------ Material shown

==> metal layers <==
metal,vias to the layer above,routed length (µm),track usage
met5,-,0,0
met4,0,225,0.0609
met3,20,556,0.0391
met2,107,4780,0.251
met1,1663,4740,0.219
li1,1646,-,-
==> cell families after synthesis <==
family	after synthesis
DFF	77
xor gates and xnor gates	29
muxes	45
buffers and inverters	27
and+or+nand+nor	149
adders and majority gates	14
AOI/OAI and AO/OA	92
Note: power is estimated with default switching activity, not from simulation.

------------

### What the task requires:
None of the records may be skipped; each is to be repeated exactly.

### Exercise solution:
==> metal layers <==
metal,vias to the layer above,routed length (µm),track usage
met5,-,0,0
met4,0,225,0.0609
met3,20,556,0.0391
met2,107,4780,0.251
met1,1663,4740,0.219
li1,1646,-,-
==> cell families after synthesis <==
family	after synthesis
DFF	77
xor gates and xnor gates	29
muxes	45
buffers and inverters	27
and+or+nand+nor	149
adders and majority gates	14
AOI/OAI and AO/OA	92
Note: power is estimated with default switching activity, not from simulation.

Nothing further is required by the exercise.